◆ Problem requirements:
Give back the entries exactly, ending with the "ferr_d, ovf_q, ovf_d;" line.

[Saved entries]

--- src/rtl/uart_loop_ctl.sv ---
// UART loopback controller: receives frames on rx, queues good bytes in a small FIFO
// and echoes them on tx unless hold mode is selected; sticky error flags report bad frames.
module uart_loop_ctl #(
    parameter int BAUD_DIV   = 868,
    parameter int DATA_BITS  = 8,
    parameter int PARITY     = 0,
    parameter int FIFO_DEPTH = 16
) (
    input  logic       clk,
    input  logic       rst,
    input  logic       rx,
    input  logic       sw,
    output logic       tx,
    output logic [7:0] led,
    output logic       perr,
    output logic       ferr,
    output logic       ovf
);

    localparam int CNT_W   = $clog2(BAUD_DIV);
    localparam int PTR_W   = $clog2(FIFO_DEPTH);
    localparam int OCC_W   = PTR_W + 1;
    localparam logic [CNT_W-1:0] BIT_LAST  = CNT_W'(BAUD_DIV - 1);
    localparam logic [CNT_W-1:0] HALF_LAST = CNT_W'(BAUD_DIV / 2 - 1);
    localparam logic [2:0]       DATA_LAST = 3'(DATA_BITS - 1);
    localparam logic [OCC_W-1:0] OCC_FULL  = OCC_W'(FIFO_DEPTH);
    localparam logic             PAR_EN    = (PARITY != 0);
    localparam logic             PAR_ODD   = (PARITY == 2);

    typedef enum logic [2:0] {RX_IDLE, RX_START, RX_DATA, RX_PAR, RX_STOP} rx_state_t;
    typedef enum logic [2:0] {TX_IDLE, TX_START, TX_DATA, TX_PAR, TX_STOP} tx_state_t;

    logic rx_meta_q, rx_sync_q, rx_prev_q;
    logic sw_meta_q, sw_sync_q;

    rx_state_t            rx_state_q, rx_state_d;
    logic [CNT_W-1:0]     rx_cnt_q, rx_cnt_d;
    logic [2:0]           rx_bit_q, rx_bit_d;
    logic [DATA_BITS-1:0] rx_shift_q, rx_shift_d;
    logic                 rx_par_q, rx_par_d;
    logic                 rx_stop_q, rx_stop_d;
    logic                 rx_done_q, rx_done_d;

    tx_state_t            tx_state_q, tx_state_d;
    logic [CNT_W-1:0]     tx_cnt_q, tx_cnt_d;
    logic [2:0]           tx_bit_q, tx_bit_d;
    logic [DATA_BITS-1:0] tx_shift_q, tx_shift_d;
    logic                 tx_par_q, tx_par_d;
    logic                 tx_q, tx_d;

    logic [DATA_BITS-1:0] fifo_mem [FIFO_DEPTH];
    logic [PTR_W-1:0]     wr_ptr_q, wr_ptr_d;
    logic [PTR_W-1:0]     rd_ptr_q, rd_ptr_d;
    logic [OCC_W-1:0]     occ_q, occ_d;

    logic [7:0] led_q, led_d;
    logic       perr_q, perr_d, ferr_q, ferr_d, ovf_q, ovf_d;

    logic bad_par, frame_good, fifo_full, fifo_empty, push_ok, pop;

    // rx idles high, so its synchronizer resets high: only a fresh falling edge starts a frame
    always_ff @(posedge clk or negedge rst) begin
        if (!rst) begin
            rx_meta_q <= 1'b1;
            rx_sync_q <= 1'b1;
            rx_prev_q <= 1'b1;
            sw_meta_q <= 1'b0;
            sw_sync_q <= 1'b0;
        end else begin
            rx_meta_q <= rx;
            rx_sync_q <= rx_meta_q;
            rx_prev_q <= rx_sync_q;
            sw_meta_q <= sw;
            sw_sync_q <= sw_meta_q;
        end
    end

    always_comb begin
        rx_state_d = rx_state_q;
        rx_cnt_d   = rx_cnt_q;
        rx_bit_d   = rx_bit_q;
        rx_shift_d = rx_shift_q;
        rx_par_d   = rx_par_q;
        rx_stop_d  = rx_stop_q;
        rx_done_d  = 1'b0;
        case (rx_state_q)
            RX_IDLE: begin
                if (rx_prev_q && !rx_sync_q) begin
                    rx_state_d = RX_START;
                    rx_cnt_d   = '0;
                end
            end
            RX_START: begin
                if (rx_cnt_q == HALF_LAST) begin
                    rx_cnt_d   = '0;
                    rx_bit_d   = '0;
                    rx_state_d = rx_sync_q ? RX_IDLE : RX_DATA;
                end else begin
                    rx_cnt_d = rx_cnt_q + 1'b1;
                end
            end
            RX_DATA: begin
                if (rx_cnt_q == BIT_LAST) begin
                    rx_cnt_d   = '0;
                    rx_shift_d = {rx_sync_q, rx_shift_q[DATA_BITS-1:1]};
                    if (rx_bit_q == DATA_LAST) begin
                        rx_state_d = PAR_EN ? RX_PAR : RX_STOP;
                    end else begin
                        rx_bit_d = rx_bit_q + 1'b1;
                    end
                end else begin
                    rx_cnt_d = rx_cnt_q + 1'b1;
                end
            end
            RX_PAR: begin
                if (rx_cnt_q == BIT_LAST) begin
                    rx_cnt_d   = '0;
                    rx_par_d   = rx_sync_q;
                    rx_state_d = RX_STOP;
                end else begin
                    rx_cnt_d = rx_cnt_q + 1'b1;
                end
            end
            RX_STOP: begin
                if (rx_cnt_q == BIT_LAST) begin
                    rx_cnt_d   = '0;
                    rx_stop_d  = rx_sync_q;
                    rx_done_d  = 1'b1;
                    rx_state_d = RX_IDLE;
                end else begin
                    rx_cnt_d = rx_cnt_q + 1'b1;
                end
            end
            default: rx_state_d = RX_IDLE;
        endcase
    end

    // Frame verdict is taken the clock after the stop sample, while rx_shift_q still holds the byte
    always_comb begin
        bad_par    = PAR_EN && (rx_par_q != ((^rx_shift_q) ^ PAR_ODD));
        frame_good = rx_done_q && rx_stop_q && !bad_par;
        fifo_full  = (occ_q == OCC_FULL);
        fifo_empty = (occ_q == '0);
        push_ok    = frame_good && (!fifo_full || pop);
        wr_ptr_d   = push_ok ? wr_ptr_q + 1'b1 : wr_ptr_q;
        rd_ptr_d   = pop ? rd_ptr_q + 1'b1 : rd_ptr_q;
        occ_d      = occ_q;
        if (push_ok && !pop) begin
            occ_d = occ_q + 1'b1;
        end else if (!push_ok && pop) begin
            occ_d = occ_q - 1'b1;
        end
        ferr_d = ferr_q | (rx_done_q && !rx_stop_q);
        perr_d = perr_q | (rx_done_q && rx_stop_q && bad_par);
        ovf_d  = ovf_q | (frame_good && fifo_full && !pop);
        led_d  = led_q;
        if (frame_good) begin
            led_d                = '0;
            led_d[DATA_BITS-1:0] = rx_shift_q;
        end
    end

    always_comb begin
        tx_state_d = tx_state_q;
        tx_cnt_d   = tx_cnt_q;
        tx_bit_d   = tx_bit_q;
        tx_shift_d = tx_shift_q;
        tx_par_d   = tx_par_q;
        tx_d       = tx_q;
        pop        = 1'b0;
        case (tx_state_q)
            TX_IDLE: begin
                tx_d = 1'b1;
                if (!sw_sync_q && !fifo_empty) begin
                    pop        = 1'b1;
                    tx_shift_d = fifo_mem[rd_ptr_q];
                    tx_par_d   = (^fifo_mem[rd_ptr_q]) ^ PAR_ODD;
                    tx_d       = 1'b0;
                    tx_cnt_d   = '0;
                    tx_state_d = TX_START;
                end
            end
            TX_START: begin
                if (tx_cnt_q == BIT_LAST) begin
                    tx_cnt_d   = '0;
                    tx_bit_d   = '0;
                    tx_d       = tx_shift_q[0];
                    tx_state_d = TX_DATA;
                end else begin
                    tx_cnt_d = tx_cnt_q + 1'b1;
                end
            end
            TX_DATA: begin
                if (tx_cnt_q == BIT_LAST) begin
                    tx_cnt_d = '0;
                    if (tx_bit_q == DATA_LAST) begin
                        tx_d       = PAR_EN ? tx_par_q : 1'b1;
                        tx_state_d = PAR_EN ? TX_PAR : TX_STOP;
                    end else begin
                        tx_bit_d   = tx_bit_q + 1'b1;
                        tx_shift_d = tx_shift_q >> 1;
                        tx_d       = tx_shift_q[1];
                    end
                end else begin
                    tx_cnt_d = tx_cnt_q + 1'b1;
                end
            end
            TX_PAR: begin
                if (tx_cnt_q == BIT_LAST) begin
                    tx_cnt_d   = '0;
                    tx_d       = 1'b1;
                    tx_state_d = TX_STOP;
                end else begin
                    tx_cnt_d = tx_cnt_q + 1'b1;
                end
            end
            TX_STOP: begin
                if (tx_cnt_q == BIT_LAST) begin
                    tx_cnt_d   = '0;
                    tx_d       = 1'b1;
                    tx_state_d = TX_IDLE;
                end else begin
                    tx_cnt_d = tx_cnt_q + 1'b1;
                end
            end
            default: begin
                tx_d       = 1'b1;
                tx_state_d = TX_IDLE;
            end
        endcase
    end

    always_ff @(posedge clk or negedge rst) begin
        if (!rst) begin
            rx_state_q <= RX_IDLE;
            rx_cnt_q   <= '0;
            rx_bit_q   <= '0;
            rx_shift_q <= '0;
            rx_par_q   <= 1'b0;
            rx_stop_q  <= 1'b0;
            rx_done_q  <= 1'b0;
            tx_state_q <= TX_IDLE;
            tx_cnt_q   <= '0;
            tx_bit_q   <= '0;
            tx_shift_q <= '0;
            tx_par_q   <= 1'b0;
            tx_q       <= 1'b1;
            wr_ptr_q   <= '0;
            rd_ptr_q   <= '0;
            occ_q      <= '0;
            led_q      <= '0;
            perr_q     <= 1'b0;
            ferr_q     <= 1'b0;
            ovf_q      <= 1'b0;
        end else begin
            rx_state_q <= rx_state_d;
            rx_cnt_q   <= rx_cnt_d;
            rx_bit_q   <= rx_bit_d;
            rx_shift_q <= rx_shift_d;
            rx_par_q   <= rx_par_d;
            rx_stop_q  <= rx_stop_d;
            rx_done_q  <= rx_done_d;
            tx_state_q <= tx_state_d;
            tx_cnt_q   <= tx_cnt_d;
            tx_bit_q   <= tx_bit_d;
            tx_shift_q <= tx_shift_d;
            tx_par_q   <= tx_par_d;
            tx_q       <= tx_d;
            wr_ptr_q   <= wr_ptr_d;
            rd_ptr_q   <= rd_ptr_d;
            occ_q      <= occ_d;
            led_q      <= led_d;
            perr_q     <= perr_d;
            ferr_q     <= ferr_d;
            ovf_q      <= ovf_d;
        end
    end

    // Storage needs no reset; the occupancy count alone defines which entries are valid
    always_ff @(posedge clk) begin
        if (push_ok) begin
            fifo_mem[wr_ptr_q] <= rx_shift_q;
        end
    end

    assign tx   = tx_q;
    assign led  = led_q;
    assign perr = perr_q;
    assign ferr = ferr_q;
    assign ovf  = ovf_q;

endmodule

◆ Result below:
--- src/rtl/uart_loop_ctl.sv ---
// UART loopback controller: receives frames on rx, queues good bytes in a small FIFO
// and echoes them on tx unless hold mode is selected; sticky error flags report bad frames.
module uart_loop_ctl #(
    parameter int BAUD_DIV   = 868,
    parameter int DATA_BITS  = 8,
    parameter int PARITY     = 0,
    parameter int FIFO_DEPTH = 16
) (
    input  logic       clk,
    input  logic       rst,
    input  logic       rx,
    input  logic       sw,
    output logic       tx,
    output logic [7:0] led,
    output logic       perr,
    output logic       ferr,
    output logic       ovf
);

    localparam int CNT_W   = $clog2(BAUD_DIV);
    localparam int PTR_W   = $clog2(FIFO_DEPTH);
    localparam int OCC_W   = PTR_W + 1;
    localparam logic [CNT_W-1:0] BIT_LAST  = CNT_W'(BAUD_DIV - 1);
    localparam logic [CNT_W-1:0] HALF_LAST = CNT_W'(BAUD_DIV / 2 - 1);
    localparam logic [2:0]       DATA_LAST = 3'(DATA_BITS - 1);
    localparam logic [OCC_W-1:0] OCC_FULL  = OCC_W'(FIFO_DEPTH);
    localparam logic             PAR_EN    = (PARITY != 0);
    localparam logic             PAR_ODD   = (PARITY == 2);

    typedef enum logic [2:0] {RX_IDLE, RX_START, RX_DATA, RX_PAR, RX_STOP} rx_state_t;
    typedef enum logic [2:0] {TX_IDLE, TX_START, TX_DATA, TX_PAR, TX_STOP} tx_state_t;

    logic rx_meta_q, rx_sync_q, rx_prev_q;
    logic sw_meta_q, sw_sync_q;

    rx_state_t            rx_state_q, rx_state_d;
    logic [CNT_W-1:0]     rx_cnt_q, rx_cnt_d;
    logic [2:0]           rx_bit_q, rx_bit_d;
    logic [DATA_BITS-1:0] rx_shift_q, rx_shift_d;
    logic                 rx_par_q, rx_par_d;
    logic                 rx_stop_q, rx_stop_d;
    logic                 rx_done_q, rx_done_d;

    tx_state_t            tx_state_q, tx_state_d;
    logic [CNT_W-1:0]     tx_cnt_q, tx_cnt_d;
    logic [2:0]           tx_bit_q, tx_bit_d;
    logic [DATA_BITS-1:0] tx_shift_q, tx_shift_d;
    logic                 tx_par_q, tx_par_d;
    logic                 tx_q, tx_d;

    logic [DATA_BITS-1:0] fifo_mem [FIFO_DEPTH];
    logic [PTR_W-1:0]     wr_ptr_q, wr_ptr_d;
    logic [PTR_W-1:0]     rd_ptr_q, rd_ptr_d;
    logic [OCC_W-1:0]     occ_q, occ_d;

    logic [7:0] led_q, led_d;
    logic       perr_q, perr_d, ferr_q, ferr_d, ovf_q, ovf_d;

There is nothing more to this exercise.